» Try it: From the listing, collect all lines containing the word "family".

[Information provided]

<file path="./constraint.sdc">
current_design Traffic_lighter_controller_HIGH

set clk_period 2.5
set clk_io_pct 0.2

create_clock -name clk0 -period $clk_period [get_ports {clk}]

set non_clock_inputs [all_inputs -no_clocks]
set_input_delay [expr $clk_period * $clk_io_pct] -clock clk0 $non_clock_inputs
set_output_delay [expr $clk_period * $clk_io_pct] -clock clk0 [all_outputs]
</file>
<file path="./config.mk">
export PLATFORM = sky130hd
export DESIGN_NAME = Traffic_lighter_controller_HIGH
export DESIGN_NICKNAME = Traffic_lighter_controller_HIGH
export VERILOG_FILES = /design/flow/design.v
export SDC_FILE = /design/flow/constraint.sdc
export NUM_CORES = 4
export LEC_CHECK = 1
export CORE_AREA = 10 10 70 70
export DIE_AREA = 0 0 80 80
</file>
<file path="./design.v">
`timescale 1ns / 1ps
module Traffic_lighter_controller_HIGH(clk,reset,num,duty_cycle,out,red,yellow,green);
input clk;
input reset;
input [2:0] num;         
input [2:0] duty_cycle;  
output reg out;
output reg red,yellow,green;
reg [1:0] state;
reg [3:0] counter;
always@(posedge ~clk)
begin 
    if(!reset) begin
        counter = counter + 1;
        if(counter > num)
        begin
            out = 1;
            if (counter == num + duty_cycle)
                counter = 0;
        end
        else
        begin
            out = 0;
        end
     end   
     else begin
        counter = 2;
	out = 0;
     end
end
always@(posedge clk)
begin
    if(!out)
        case(state)
            0: begin
                state = 1;
            end
            1: begin
                state = 2;
            end
            2: begin
                state = 3;
            end
            default: state = 0;
        endcase 
end
always@(state)
    case(state)
        0: begin     
            green = 8'b1;
            yellow = 8'b0;
            red = 8'b0;
           end
        1: begin     
            green = 8'b0;
            yellow = 8'b1;
            red = 8'b0;
            end
        2: begin     
            green = 8'b0;
            yellow = 8'b0;
            red = 8'b1;
            end
        3: begin     
            green = 8'b0;
            yellow = 8'b1;
            red = 8'b0;
            end
    endcase
endmodule
module tb_Traffic_lighter_controller_HIGH;
reg clk;
reg reset;
reg [2:0] num;
reg [2:0] duty_cycle;
wire out,red,yellow,green;
Traffic_lighter_controller_HIGH Traffic_lighter_controller_HIGH_1(clk,reset,num,duty_cycle,out,red,yellow,green);
initial
begin
    clk = 0;
    reset = 1;
    num = 2;
    duty_cycle = 3; 
    #20 reset = 0;
end
always #10 clk = ~clk;
endmodule 
</file>
<file path="./run.sh">
#!/bin/bash
# OpenROAD 26Q1-2900-gdf79404cd8, Yosys 0.63+post, stock flow scripts
make -C /OpenROAD-flow-scripts/flow DESIGN_CONFIG=/design/flow/config.mk WORK_HOME=/design/flow/orfs finish
</file>
==> results_slide.txt <==
Physical Implementation Snapshot

Setup path
  • Crit-path leading delay family: AND-OR/OR-AND gates
  • FF-to-FF path depth: 7
  • CP cell instances: buf_8, ha_4, a21o_1, a221o_1, o32ai_4, a21oi_1
  • Worst Setup Start Kind: input pin
  • Worst R2R Setup Slack: 0.34 ns
  • Worst path max stage delay: 0.33 ns
  • WP data arrival: 1.77 ns
  • Crit-path slowest cell: o32ai_4
  • CP max FO: 4
  • WP buf/inv: 1
  • CP Capture Type: register
  • Critical Path End: counter[2]$_SDFF_NP0_
  • Crit path required time: 1.43 ns
  • CP startpoint: num[1]
  • Critical Path Stages: 6
  • CP Class: input pin to register
  • RR Endpoint: counter[2]$_SDFF_NP0_
  • RR Startpoint: counter[0]$_SDFF_NP0_

Logic synthesis
  • Yosys top cell by instances: ha_1
  • Unique cell types: 21
  • Synth area leader: edfxtp_1
  • Register share after synthesis: 40.4%
  • Register bit total from synthesis: 9
  • Simple share: 10.8%
  • Post-Syn Area: 546 µm²
  • EDFF count, synth: 4
  • Area fraction in mux cells: 0%
  • Top cells by count: ha_1, a21oi_1, dfxtp_1
  • Biggest area cells: edfxtp_1, dfxtp_1, ha_1
  • Top-area cell share: 22.0%
  • Syn. warnings: 1
  • Post-Syn Instances: 52
  • Xor+xnor area frac: 9.63%
  • Yosys stat area: 546 µm²
  • Most common reg cell: dfxtp_1
  • Synth async-reset ratio: 0%
  • Yosys cell count: 52
  • Avg Inst Size Synth: 10.5 µm²
  • Synth Area in Adders: 19.7%
  • Top logic family: adder cells
  • AND-OR/OR-AND Cells, Area Fraction: 16.7%

Power
  • Max VDD drop: 0.000351 V
  • Sw power: 319 µW
  • Clock Power Share: 16.2%
  • Comb pwr share: 52.9%
  • Leak: 0.000379 µW
  • PwrDens: 943 nW/µm²
  • Int Power: 542 µW
  • Share of power burned in registers: 30.9%
  • Sw Ratio: 37.1%

Routing
  • DRC errors left: 0
  • Via count: 466
  • DRT iter0 DRCs: 16
  • WL/cell: 9.57 µm
  • Inserted Diodes: 0
  • Routed Antenna Nets: 0
  • Total routed wirelength: 1180 µm
  • DR pass1 iterations: 4
  • Via-per-instance ratio: 3.79

Clocking
  • H-tree level count: 1
  • CTS tree: done
  • Post-cts hold-fix buffer tally: 0
  • Reg clk slew, reported paths: 0.06 ns
  • Clock buffer count from CTS: 3
  • Max Buffers Root-to-Sink: 2
  • Worst-Skew Late Latency: 0.31 ns
  • Root buffer cell: clkbuf_4
  • CTS sink cnt: 9

Final layout
  • Layout cell share with drive strength beyond 1: 44.2%
  • P&R area growth vs syn: 67.4%
  • Fillers: 362
  • Sequential cell area: 221 µm²
  • Logic area: 420 µm²

Min path
  • Hold Path Class: register to register

Floorplan
  • Die Ht: 80 µm
  • Die Size: 6400 µm²
  • # IOs: 12
  • Core area: 3420 µm²
  • Chip width: 80 µm
  • Cell Rows: 21
  • FP Util: 16.0%

Global route
  • First-pass GRT wire length: 2010 µm
  • Initial antenna violation count: 0
  • Grt ovf: 0
  • Largest net degree at the start of global routing: 6
  • Gr usage total: 3.87%
  • Vias in the first global route: 493

STA
  • Final hold violations: 0
  • Unrepaired setup endpoints after global routing: true
  • Final Skew: 0.0537 ns
  • Slew HR: 65.5%
  • Final setup vio count: 4
  • Worst-Margin Slew: 0.515 ns
  • Final worst slack: -0.335 ns
  • Pins Over Slew Limit: 0
  • Fin Setup TNS: -1.30 ns

Placement
  • Port buffer count: 11
  • RD Place Congestion: 0.831
  • Worst slack at placement: -1.18 ns
  • DP HPWL: 952 µm

Run status
  • Violated checks: setup timing
  • Status: complete, but fails checks

Flow run
  • Tool warning count: 33
  • Max Cap Viol: 0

[/Information provided]

» Reply to the task:
  • Crit-path leading delay family: AND-OR/OR-AND gates
  • Top logic family: adder cells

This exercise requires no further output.